温室便携式温差发电系统的设计与试验

为解决在极端条件下,偏远地区温室大棚小功率器件,如节能灯、温度湿度监控系统、数码设备等必要用电设备的随时供电问题。该文设计了一种便携式且可持续供电的温差发电系统。该系统发电结构为一个小型的长方体发电箱,且系统总质量较轻,满足便携性。该系统采用生物质燃烧产生的热量作为热源,使用扁平热管作为导热元件,冷端利用水冷散热。使用ANSYS对系统进行仿真分析,并搭建试验平台,采集并记录相关数据,数据显示该系统热端的最高温度为270.1℃,输出的最大功率为10.7 W,热电效率最大为5.73%;结果表明,该系统具有便携性,热端温度较高,具有较高的热电效率,在极端条件下或偏远地区可实现随时发电,同时为便携式发电系统的研究与应用提供了有力依据。
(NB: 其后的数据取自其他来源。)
`config.mk`:
```
export PLATFORM = sky130hd
export DESIGN_NAME = emp_port_ctrl
export DESIGN_NICKNAME = d
export VERILOG_FILES = /design/src/emp_pkg.sv /design/src/emp_cycle_timer.sv /design/src/emp_port_ctrl.sv /design/src/emp_sync.sv
export VERILOG_INCLUDE_DIRS = /design/src
export SDC_FILE = /design/constraint.sdc
export NUM_CORES = 1
export LEC_CHECK = 0
export ABC_CLOCK_PERIOD_IN_PS = 7900
export BUFFER_PORTS_ARGS = -buffer_cell sky130_fd_sc_hd__buf_2
export CORE_ASPECT_RATIO = 0.8
export CORE_MARGIN = 1.5
export CORE_UTILIZATION = 55
export CTS_CLUSTER_SIZE = 16
export DETAILED_ROUTE_END_ITERATION = 8
export HOLD_SLACK_MARGIN = 0.1
export PLACE_DENSITY = 0.92
export SLEW_MARGIN = 0
export SYNTH_ARGS = -nofsm -noshare
export SYNTH_HDL_FRONTEND = slang
export SYNTH_SLANG_ARGS = --single-unit
```
`constraint.sdc`:
```
create_clock -name core_clk -period 7.9 [get_ports core_clk]
set_input_delay 0.395 -clock core_clk [delete_from_list [all_inputs] [get_ports core_clk]]
set_output_delay 0.395 -clock core_clk [all_outputs]
set_load 0.01 [all_outputs]
```
`src/emp_defines.svh`:
```
// Register offsets, field positions, reset values and timing counts
`ifndef EMP_DEFINES_SVH
`define EMP_DEFINES_SVH

// Register offsets on the core register port
`define EMP_OFF_PORT0 8'h80
`define EMP_OFF_AUX 8'h8E
`define EMP_OFF_PORT1 8'h90
`define EMP_OFF_PORT2 8'hA0
`define EMP_OFF_PORT3 8'hB0

// Reset values
`define EMP_RST_PORT 8'hFF
`define EMP_RST_AUX 8'h00

// Field positions
`define EMP_AUX_SUP_BIT 0
`define EMP_P1_TC_COUNT_BIT 0
`define EMP_P1_TC_TRIG_BIT 1
`define EMP_P3_RXD_BIT 0
`define EMP_P3_TXD_BIT 1
`define EMP_P3_IRQ_A_BIT 2
`define EMP_P3_IRQ_B_BIT 3
`define EMP_P3_TA_BIT 4
`define EMP_P3_TB_BIT 5
`define EMP_P3_WR_BIT 6
`define EMP_P3_RD_BIT 7

// Timing in oscillator periods, reset hold also in machine cycles
`define EMP_OSC_PER_MC 12
`define EMP_RST_HOLD_MC 2
`define EMP_RST_HOLD_CYC (`EMP_RST_HOLD_MC * `EMP_OSC_PER_MC)
`define EMP_PH_LAST 4'hB
`define EMP_PH_READY 4'hA
`define EMP_PH_HALF 4'h6
`define EMP_ALE_END 4'h2
`define EMP_ADDR_END 4'h3
`define EMP_PROGRAM_READ_STROBE_START 4'h3
`define EMP_SAMPLE_SUB 4'h5
`define EMP_STB_START 4'h3
`define EMP_STB_END 4'h9
`define EMP_WDATA_END 4'hA

`endif

```
`src/emp_pkg.sv`:
```
// Types shared by the external memory and port control block
package emp_pkg;

  typedef enum logic [2:0] {
    CYC_IDLE,
    CYC_FETCH,
    CYC_RD,
    CYC_WR
  } emp_cyc_type;

  typedef struct packed {
    logic valid;
    logic external_data_move;
    logic write;
    logic data_pointer;
    logic code_move;
    logic [15:0] addr;
    logic [7:0] wdata;
  } emp_req_type;

  typedef struct packed {
    logic wr;
    logic rd;
    logic [7:0] addr;
    logic [7:0] wdata;
  } emp_sfr_type;

  typedef struct packed {
    logic rxd;
    logic irq_a;
    logic irq_b;
    logic timer_a;
    logic timer_b;
    logic timer_c_count;
    logic timer_c_trig;
  } emp_alt_in_type;

  typedef struct packed {
    logic txd;
    logic clkout;
    logic clkout_en;
  } emp_alt_out_type;

endpackage

```
`src/emp_cycle_timer.sv`:
```
// Machine cycle phase counter, twelve oscillator periods per cycle
`timescale 1ns/1ps
`include "emp_defines.svh"
module emp_cycle_timer (
  // Clock and reset
  input wire logic core_clk,
  input wire logic rst_n,
  // Control
  input wire logic restart,
  // Phase
  output logic [3:0] phase_q
);

  always_ff @(posedge core_clk or negedge rst_n) begin
    if (!rst_n) begin
      phase_q <= 4'h0;
    end else if (restart || phase_q == `EMP_PH_LAST) begin
      phase_q <= 4'h0;
    end else begin
      phase_q <= phase_q + 4'h1;
    end
  end

endmodule

```
`src/emp_port_ctrl.sv`:
```
// Port and external memory bus control: strobes, multiplexed bus, port latches
// Functional notes
// - Reset only after the reset pin stays high two machine cycles.
// - Address latch strobe pulses so a latch captures the low address.
// - Address latch strobe runs freely at one sixth of oscillator rate.
// - One address latch strobe pulse dropped per external data access.
// - Auxiliary register bit 0 disables the free-running strobe.
// - When disabled, strobe only in data or code moves, else weak high.
// - Disable bit ignored while executing from external program memory.
// - Program read strobe pulses twice per machine cycle in external run.
// - Two program read strobes skipped in each external data access.
// - Access select low fetches all code externally, 0000H to FFFFH.
// - Access select high runs code from internal program memory.
// - With lock bit 1, access select latched at reset, later ignored.
// - Port zero is the multiplexed low address and data bus, driven.
// - Port two emits high address for fetches and pointer accesses.
// - Port two keeps its latch value for 8-bit indirect data accesses.
// - Port zero open drain; ones in its latch release the pins.
// - Ports one to three pull high for ones and read as inputs.
// - Port one bits 0 and 1 serve timer C count, clock out, trigger.
// - Port three carries serial, interrupt, timer and data strobe pins.
// - One machine cycle is twelve oscillator periods.
`timescale 1ns/1ps
`include "emp_defines.svh"
module emp_port_ctrl
  import emp_pkg::*;
(
  // Clock and reset
  input wire logic core_clk,
  input wire logic resetn,
  // Reset pin, access strap and lock fuse
  input wire logic rst_pin,
  input wire logic external_access_select_n,
  input wire logic lock_bit1,
  // Core register port
  input wire emp_sfr_type sfr,
  output logic [7:0] sfr_rdata_q,
  // Core bus requests and answers
  input wire emp_req_type req,
  output logic req_ready_q,
  output logic [7:0] rdata_q,
  output logic rdata_valid_q,
  output logic device_reset_q,
  output logic ext_exec_q,
  // Alternate pin functions
  input wire emp_alt_out_type alt_out,
  output emp_alt_in_type alt_in_q,
  // Bus strobes
  output logic ale_q,
  output logic ale_oe_q,
  output logic program_read_strobe_n_q,
  // Port zero
  input wire logic [7:0] port_zero_in,
  output logic [7:0] port_zero_out_q,
  output logic [7:0] port_zero_oe_q,
  // Port one
  input wire logic [7:0] port_one_in,
  output logic [7:0] port_one_out_q,
  output logic [7:0] port_one_oe_q,
  // Port two
  input wire logic [7:0] port_two_in,
  output logic [7:0] port_two_out_q,
  output logic [7:0] port_two_oe_q,
  // Port three
  input wire logic [7:0] port_three_in,
  output logic [7:0] port_three_out_q,
  output logic [7:0] port_three_oe_q
);

  localparam logic [4:0] RST_LAST = 5'(`EMP_RST_HOLD_CYC - 1);

  logic [1:0] rst_sync_q;
  logic rst_n;
  logic [33:0] pins_s;
  logic rst_s;
  logic ea_n_s;
  logic [7:0] p0_s;
  logic [7:0] p1_s;
  logic [7:0] p2_s;
  logic [7:0] p3_s;
  logic [3:0] phase_q;
  logic [4:0] rst_cnt_q;
  logic [1:0] init_q;
  logic ea_hold_q;
  logic cap_done;
  logic [7:0] p0_q;
  logic [7:0] p1_q;
  logic [7:0] p2_q;
  logic [7:0] p3_q;
  logic [7:0] aux_q;
  emp_cyc_type cur_q;
  logic [15:0] cur_addr_q;
  logic [7:0] cur_wdata_q;
  logic cur_data_pointer_q;
  logic cur_code_q;
  logic [3:0] sp;
  logic external_data_move_w;
  logic program_read_strobe_act;
  logic ale_en;
  logic [15:0] fetch_addr;
  logic ale_d;
  logic program_read_strobe_n_d;
  logic [7:0] p0_out_d;
  logic [7:0] p0_oe_d;
  logic [7:0] p2_out_d;
  logic [7:0] p2_oe_d;
  logic [7:0] p1_out_d;
  logic [7:0] p1_oe_d;
  logic [7:0] p3_out_d;

  // Position inside the current half cycle
  function automatic logic [3:0] sub_phase(input logic [3:0] ph);
    sub_phase = (ph >= `EMP_PH_HALF) ? ph - `EMP_PH_HALF : ph;
  endfunction

  // Inclusive phase window test
  function automatic logic in_win(input logic [3:0] ph, input logic [3:0] lo, input logic [3:0] hi);
    in_win = (ph >= lo) && (ph <= hi);
  endfunction

  // ****************************************
  // Reset release and pin synchronisers
  // ****************************************
  always_ff @(posedge core_clk or negedge resetn) begin
    if (!resetn) begin
      rst_sync_q <= 2'h0;
    end else begin
      rst_sync_q <= {rst_sync_q[0], 1'b1};
    end
  end
  assign rst_n = rst_sync_q[1];

  emp_sync #(
    .WIDTH(34)
  ) u_sync (
    .core_clk(core_clk),
    .rst_n(rst_n),
    .din({rst_pin, external_access_select_n, port_zero_in, port_one_in, port_two_in, port_three_in}),
    .dout_q(pins_s)
  );
  assign {rst_s, ea_n_s, p0_s, p1_s, p2_s, p3_s} = pins_s;

  emp_cycle_timer u_tmr (
    .core_clk(core_clk),
    .rst_n(rst_n),
    .restart(device_reset_q),
    .phase_q(phase_q)
  );

  // ****************************************
  // Reset pin filter and access strap
  // ****************************************
  // Shorter pulses on the pin are glitches and must not reset the device
  always_ff @(posedge core_clk or negedge rst_n) begin
    if (!rst_n) begin
      rst_cnt_q <= 5'h00;
      device_reset_q <= 1'b0;
    end else if (!rst_s) begin
      rst_cnt_q <= 5'h00;
      device_reset_q <= 1'b0;
    end else begin
      if (rst_cnt_q != RST_LAST) begin
        rst_cnt_q <= rst_cnt_q + 5'h01;
      end
      device_reset_q <= (rst_cnt_q == RST_LAST);
    end
  end

  // Strap is caught once the synchroniser has filled after release
  always_ff @(posedge core_clk or negedge rst_n) begin
    if (!rst_n) begin
      init_q <= 2'h0;
    end else if (init_q != 2'h3) begin
      init_q <= init_q + 2'h1;
    end
  end
  assign cap_done = (init_q == 2'h3) && !device_reset_q;

  always_ff @(posedge core_clk or negedge rst_n) begin
    if (!rst_n) begin
      ea_hold_q <= 1'b1;
    end else if (!cap_done) begin
      ea_hold_q <= ea_n_s;
    end
  end

  // Low strap means every fetch goes to the external program store
  always_ff @(posedge core_clk or negedge rst_n) begin
    if (!rst_n) begin
      ext_exec_q <= 1'b0;
    end else begin
      ext_exec_q <= lock_bit1 ? !ea_hold_q : !ea_n_s;
    end
  end

  // ****************************************
  // Register port
  // ****************************************
  always_ff @(posedge core_clk or negedge rst_n) begin
    if (!rst_n) begin
      p0_q <= `EMP_RST_PORT;
      p1_q <= `EMP_RST_PORT;
      p2_q <= `EMP_RST_PORT;
      p3_q <= `EMP_RST_PORT;
      aux_q <= `EMP_RST_AUX;
    end else if (device_reset_q) begin
      p0_q <= `EMP_RST_PORT;
      p1_q <= `EMP_RST_PORT;
      p2_q <= `EMP_RST_PORT;
      p3_q <= `EMP_RST_PORT;
      aux_q <= `EMP_RST_AUX;
    end else if (sfr.wr) begin
      if (sfr.addr == `EMP_OFF_PORT0) begin
        p0_q <= sfr.wdata;
      end else if (sfr.addr == `EMP_OFF_PORT1) begin
        p1_q <= sfr.wdata;
      end else if (sfr.addr == `EMP_OFF_PORT2) begin
        p2_q <= sfr.wdata;
      end else if (sfr.addr == `EMP_OFF_PORT3) begin
        p3_q <= sfr.wdata;
      end else if (sfr.addr == `EMP_OFF_AUX) begin
        aux_q <= sfr.wdata;
      end
    end
  end

  // Port reads return the pin levels, which is how inputs are seen
  always_ff @(posedge core_clk or negedge rst_n) begin
    if (!rst_n) begin
      sfr_rdata_q <= 8'h00;
    end else if (sfr.rd) begin
      if (sfr.addr == `EMP_OFF_PORT0) begin
        sfr_rdata_q <= p0_s;
      end else if (sfr.addr == `EMP_OFF_PORT1) begin
        sfr_rdata_q <= p1_s;
      end else if (sfr.addr == `EMP_OFF_PORT2) begin
        sfr_rdata_q <= p2_s;
      end else if (sfr.addr == `EMP_OFF_PORT3) begin
        sfr_rdata_q <= p3_s;
      end else if (sfr.addr == `EMP_OFF_AUX) begin
        sfr_rdata_q <= aux_q;
      end else begin
        sfr_rdata_q <= 8'h00;
      end
    end
  end

  // ****************************************
  // Bus cycle capture
  // ****************************************
  always_ff @(posedge core_clk or negedge rst_n) begin
    if (!rst_n) begin
      req_ready_q <= 1'b0;
    end else begin
      req_ready_q <= (phase_q == `EMP_PH_READY) && !device_reset_q;
    end
  end

  always_ff @(posedge core_clk or negedge rst_n) begin
    if (!rst_n) begin
      cur_q <= CYC_IDLE;
      cur_addr_q <= 16'h0000;
      cur_wdata_q <= 8'h00;
      cur_data_pointer_q <= 1'b0;
      cur_code_q <= 1'b0;
    end else if (device_reset_q) begin
      cur_q <= CYC_IDLE;
    end else if (phase_q == `EMP_PH_LAST) begin
      cur_code_q <= 1'b0;
      cur_q <= CYC_IDLE;
      if (req_ready_q && req.valid) begin
        cur_addr_q <= req.addr;
        cur_wdata_q <= req.wdata;
        cur_data_pointer_q <= req.data_pointer;
        cur_code_q <= req.code_move && !req.external_data_move;
        if (req.external_data_move) begin
          cur_q <= req.write ? CYC_WR : CYC_RD;
        end else if (ext_exec_q || req.code_move) begin
          cur_q <= CYC_FETCH;
        end
      end
    end
  end

  // ****************************************
  // Pin and strobe next values
  // ****************************************
  assign sp = sub_phase(phase_q);
  assign external_data_move_w = (cur_q == CYC_RD) || (cur_q == CYC_WR);
  // Idle cycles still strobe in external run so the rate drops only in data cycles
  assign program_read_strobe_act = (cur_q == CYC_FETCH) || (ext_exec_q && cur_q == CYC_IDLE);
  assign ale_en = !aux_q[`EMP_AUX_SUP_BIT] || ext_exec_q || external_data_move_w || cur_code_q;
  assign fetch_addr = cur_addr_q + {15'h0000, phase_q >= `EMP_PH_HALF};

  always_comb begin
    ale_d = 1'b1;
    program_read_strobe_n_d = 1'b1;
    p0_out_d = 8'h00;
    p0_oe_d = ~p0_q;
    p2_out_d = p2_q;
    p2_oe_d = ~p2_q;
    if (ale_en) begin
      ale_d = (sp < `EMP_ALE_END) && !(external_data_move_w && phase_q >= `EMP_PH_HALF);
    end
    if (program_read_strobe_act) begin
      program_read_strobe_n_d = (sp < `EMP_PROGRAM_READ_STROBE_START);
      // Released as the address latch strobe falls so the synchronised sample sees the code byte
      if (sp < `EMP_ALE_END) begin
        p0_out_d = fetch_addr[7:0];
        p0_oe_d = 8'hFF;
      end else begin
        p0_oe_d = 8'h00;
      end
      p2_out_d = fetch_addr[15:8];
      p2_oe_d = 8'hFF;
    end else if (external_data_move_w) begin
      // Program strobe stays high for the whole data cycle
      if (phase_q < `EMP_ADDR_END) begin
        p0_out_d = cur_addr_q[7:0];
        p0_oe_d = 8'hFF;
      end else if (cur_q == CYC_WR && phase_q <= `EMP_WDATA_END) begin
        p0_out_d = cur_wdata_q;
        p0_oe_d = 8'hFF;
      end else begin
        p0_oe_d = 8'h00;
      end
      if (cur_data_pointer_q) begin
        p2_out_d = cur_addr_q[15:8];
        p2_oe_d = 8'hFF;
      end
    end
  end

  // Quasi-bidirectional ports only drive low, save the clock out on port one bit 0; pullups make the ones
  always_comb begin
    p1_out_d = p1_q;
    p1_oe_d = ~p1_q;
    if (alt_out.clkout_en) begin
      p1_out_d[`EMP_P1_TC_COUNT_BIT] = alt_out.clkout;
      p1_oe_d[`EMP_P1_TC_COUNT_BIT] = 1'b1;
    end
    p3_out_d = p3_q;
    p3_out_d[`EMP_P3_TXD_BIT] = p3_q[`EMP_P3_TXD_BIT] & alt_out.txd;
    if (in_win(phase_q, `EMP_STB_START, `EMP_STB_END)) begin
      p3_out_d[`EMP_P3_RD_BIT] = p3_q[`EMP_P3_RD_BIT] & (cur_q != CYC_RD);
      p3_out_d[`EMP_P3_WR_BIT] = p3_q[`EMP_P3_WR_BIT] & (cur_q != CYC_WR);
    end
  end

  // ****************************************
  // Registered pins and read data
  // ****************************************
  always_ff @(posedge core_clk or negedge rst_n) begin
    if (!rst_n) begin
      ale_q <= 1'b1;
      ale_oe_q <= 1'b0;
      program_read_strobe_n_q <= 1'b1;
    end else begin
      ale_q <= ale_d;
      ale_oe_q <= ale_en;
      program_read_strobe_n_q <= program_read_strobe_n_d;
    end
  end

  always_ff @(posedge core_clk or negedge rst_n) begin
    if (!rst_n) begin
      port_zero_out_q <= 8'h00;
      port_zero_oe_q <= 8'h00;
      port_one_out_q <= `EMP_RST_PORT;
      port_one_oe_q <= 8'h00;
      port_two_out_q <= `EMP_RST_PORT;
      port_two_oe_q <= 8'h00;
      port_three_out_q <= `EMP_RST_PORT;
      port_three_oe_q <= 8'h00;
    end else begin
      port_zero_out_q <= p0_out_d;
      port_zero_oe_q <= p0_oe_d;
      port_one_out_q <= p1_out_d;
      port_one_oe_q <= p1_oe_d;
      port_two_out_q <= p2_out_d;
      port_two_oe_q <= p2_oe_d;
      port_three_out_q <= p3_out_d;
      port_three_oe_q <= ~p3_out_d;
    end
  end

  // Read data is taken from the synchronised port zero at strobe end
  always_ff @(posedge core_clk or negedge rst_n) begin
    if (!rst_n) begin
      rdata_q <= 8'h00;
      rdata_valid_q <= 1'b0;
    end else begin
      rdata_valid_q <= 1'b0;
      if ((cur_q == CYC_FETCH && sp == `EMP_SAMPLE_SUB) || (cur_q == CYC_RD && phase_q == `EMP_STB_END)) begin
        rdata_q <= p0_s;
        rdata_valid_q <= 1'b1;
      end
    end
  end

  always_ff @(posedge core_clk or negedge rst_n) begin
    if (!rst_n) begin
      alt_in_q <= '0;
    end else begin
      alt_in_q.rxd <= p3_s[`EMP_P3_RXD_BIT];
      alt_in_q.irq_a <= p3_s[`EMP_P3_IRQ_A_BIT];
      alt_in_q.irq_b <= p3_s[`EMP_P3_IRQ_B_BIT];
      alt_in_q.timer_a <= p3_s[`EMP_P3_TA_BIT];
      alt_in_q.timer_b <= p3_s[`EMP_P3_TB_BIT];
      alt_in_q.timer_c_count <= p1_s[`EMP_P1_TC_COUNT_BIT];
      alt_in_q.timer_c_trig <= p1_s[`EMP_P1_TC_TRIG_BIT];
    end
  end
endmodule

```
`src/emp_sync.sv`:
```
// Two-flop synchroniser for pin inputs
`timescale 1ns/1ps
module emp_sync #(
  parameter int WIDTH = 1
) (
  // Clock and reset
  input wire logic core_clk,
  input wire logic rst_n,
  // Data
  input wire logic [WIDTH-1:0] din,
  output logic [WIDTH-1:0] dout_q
);

  logic [WIDTH-1:0] meta_q;

  always_ff @(posedge core_clk or negedge rst_n) begin
    if (!rst_n) begin
      meta_q <= '0;
      dout_q <= '0;
    end else begin
      meta_q <= din;
      dout_q <= meta_q;
    end
  end

endmodule

```
==> out/results.ini, run 1 <==
[outcome]
outcome=completed

[floorplan]
fp.dieArea_sq_um=17300
start_util_pct=56.9
core_area_sq_um=16000
die_y_um=118
ioPinCount=181
die_width_um=147
rows=41

[grt]
grtUsageTotal_pct=25.8
antenna_found_initial=0
grt_max_degree=86
grt_pass1_wl_mm=35.1
grt_overflow=0
grt_pass1_vias=6723

[sta]
maxSlewViolCount=0
clock_skew_ns=0.0167
worstMarginPinSlew_ns=1.26
period_minus_slack_ns=3.14
clock.fmax_mhz=319
setup_tns_ns=0
fin_crit_sh_pct=39.7
hold_violations=0
finalSetupViolations=0
slew-limit-headroom_pct=15.2
rsz0062_at_grt=no

[yosys]
synthTopCellsByArea=dfrtp_1 (51%), dfstp_2 (17%), nand2_1 (4.1%)
ys_ff_latch=244
synth_edf_count=0
yosysUniqueCellTypes=50
async_reset_ff_share_pct=100
syn_inst=759
synth.avg_cell_area_sq_um=12.0
synth.top_cell.area_share_pct=51.0
synth.largest_area_cell=dfrtp_1
ys.warnings.count=0
syn_area_sq_um=9070
synth-main-ff-cell=dfrtp_1
seq_area_frac_synth_pct=68.1
synth_nets=855

[clocking]
cts_tree=built
cts.clk_slew.worst_paths_ns=0.06
cts_resized=0
clk_latency_ns=0.51
cts_sinks=244
cts_max_path_buffers=3
cts_setup_buffers=0
cts-buffers-inserted=23
htree_levels=1
root_buffer=clkbuf_16

[power]
sw_frac_of_total_pct=22.8
switching_power_mw=0.612
peakVddDrop_mv=0.195
comb_power_share_pct=7.4
power_density_nw_per_um2=237
pwr-share-clk_pct=41.3
seq_power_share_pct=51.3
internal_power_mw=2.08
power.leakage_nw=5.17

[min_path]
min_path_type=in2reg
hp-start=req[13]

[cells_and_area]
final_core_util_pct=71.1
final.fill_count=1050
fin_cells=1213
diodes=0
syn_to_final_growth_pct=25.0
final_nets=1078
drive_above_1_share_pct=32.5

[worst_setup_path]
crit_path_start_kind=flip-flop
cp_data_arrival_time_ns=3.51
timing.reg2reg.setup_slack_ns=4.76
path_max_fanout=13
startpoint=u_tmr.phase_q[2]$_DFF_PN0_
cp.required_ns=8.28
path_class=reg2reg
r2r-start=u_tmr.phase_q[2]$_DFF_PN0_
cp-end-kind=flip-flop

[detailed_routing]
dr.first_iter.drc_count=533
via_per_inst=5.48
wire_per_inst_um=17.7
drc=0
postRouteAntennaNets=0
drt-pass1-iter-count=5
vias=6642
drt_wl_total_mm=21.5

[place]
dpl.hpwl_mm=13.8
gp_congestion=0.872
dp.cells=1133
numPortBuffers=180

[run]
cap_viol_max_count=0

-- layout by cell type (no fill, tap or decap), types with 3 or more instances in the layout --
cell type,Yosys,final
ha_1,9,9
clkbuf_8,0,6
xnor2_1,6,6
a22oi_1,6,6
nand3b_1,18,18
nand2_1,98,98
buf_4,0,6
nor4_1,5,5
nand4_1,4,4
nand2b_1,4,4
clkinv_2,0,6
nor3b_1,3,3
a21oi_1,47,47
inv_1,33,33
o311ai_0,3,3
and2_1,10,10
o211ai_1,5,5
nor3_1,13,13
mux2_2,29,29
and2_0,8,8
o21ai_0,47,47
nor3_2,4,3
a31oi_1,8,8
a211o_1,8,8
nor2b_1,9,9
or3_1,6,6
dfstp_2,59,59
or2_2,3,3
clkbuf_1,20,3
buf_2,7,180
and3_1,3,3
nor2_1,54,54
dlygate4sd3_1,0,39
dfrtp_1,185,184
clkbuf_16,0,23
nand3_1,23,23
-- synth_stat cells (4+ instances only) --
cell type and instances:
and2_0 8, nand3_1 23, nand4_1 4, or3_1 6, mux2_2 29, inv_1 33
nor2_1 54, a22oi_1 6, o211ai_1 5, nor2b_1 9, dfstp_2 59, clkbuf_1 20
dfrtp_1 185, a21oi_1 47, nor3_2 4, nand3b_1 18, nor3_1 13, and2_1 10
o21ai_0 47, nand2_1 98, a211o_1 8, nor4_1 5, xnor2_1 6, nand2b_1 4
a31oi_1 8, buf_2 7, ha_1 9
-- final cells by class --
class | instances | area (sq um) | area share [%]
timing repair buffer | 225 | 1340 | 11.8
tap | 215 | 269 | 2.37
clock buffer | 32 | 669 | 5.90
sequential | 244 | 6180 | 54.5
multi-input combinational | 454 | 2660 | 23.5
clock inverter | 9 | 97.6 | 0.860
inverter | 34 | 128 | 1.12
-- worst paths after layout --
path | end | depth (start not counted)
worst max register to register | port_two_out_q[3]$_DFF_PN1_ | 9
worst min register to register | u_sync.meta_q[13]$_DFF_PN0_ | 0
worst max-delay path | port_two_out_q[3]$_DFF_PN1_ | 9
max in group asynchronous | port_three_oe_q[2]$_DFF_PN0_ | 2
min in group asynchronous | rst_sync_q[0]$_DFF_PN0_ | 2
worst min-delay path | cur_addr_q[5]$_DFFE_PN0P_ | 3
-- power by group through the flow --
| stage | Clock (mW) | Sequential, mW | Combinational, mW |
|---|---|---|---|
| after floorplan | 0 | 1.42 | 0.0729 |
| after global placement | 0 | 1.40 | 0.174 |
| after detailed placement | 0 | 1.40 | 0.182 |
| after CTS | 1.13 | 1.38 | 0.199 |
| after global routing | 1.18 | 1.39 | 0.222 |
| final | 1.11 | 1.38 | 0.199 |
Design and experiment of portable thermoelectric power generation system in greenhouse

Greenhouses in remote areas have difficulty to access power. This paper aims to resolve this problem with a new system that can supply electricity to low-power devices such as energy-saving lamps, temperature and humidity monitoring system, digital equipment and other electrical equipment in greenhouses in remote areas. Current power supply to greenhouses uses distributed energy sources from wind and solar, which are not portable and susceptible to environmental changes. Under certain circumstances, power supplied from these systems is insufficient or even fails. As such, there is an increase in developing portable power generation systems. For example, in China, portable multi-purpose photovoltaic power generation system had been developed for agricultural production using remote-control system(programmable logic controller, PLC) to monitor pumping stations. There was also portable multi-power source power generation system to compliment wind power, solar energy and hand-cranked energy generation. Devices to generate power using the difference in temperature between human body and ambient environment exist, which are powerful enough to power LED lights. Another portable device is to generate thermal energy by burning combustibles in the field. All these portable devices have their pros and cons and the purpose of this paper is to present a new portable thermoelectric power generation system. The size of the system was 20 cm × 20 cm × 5 cm weighted 2580 grams, and its energy sources was from combusting biomass. A flat heat pipe was used for thermal conduction. We simulated performance of the system using the ANSYS, and set an experimental platform to test it. The experimental data showed that the highest temperature at the hot end of the system was 270.1 ℃, the maximum power output was 10.7 W, and the electrical efficiency was 5.73%. The results also revealed that the system had advantages of high hot-end temperature and high thermoelectric efficiency. It can generate electricity under extreme conditions in remote areas. Numerical and experimental analysis of various inputs and outputs indicated that the system is portable, the hot end temperature is high, and the thermoelectric efficiency is high. It provides a baseline for study of portable power generation system.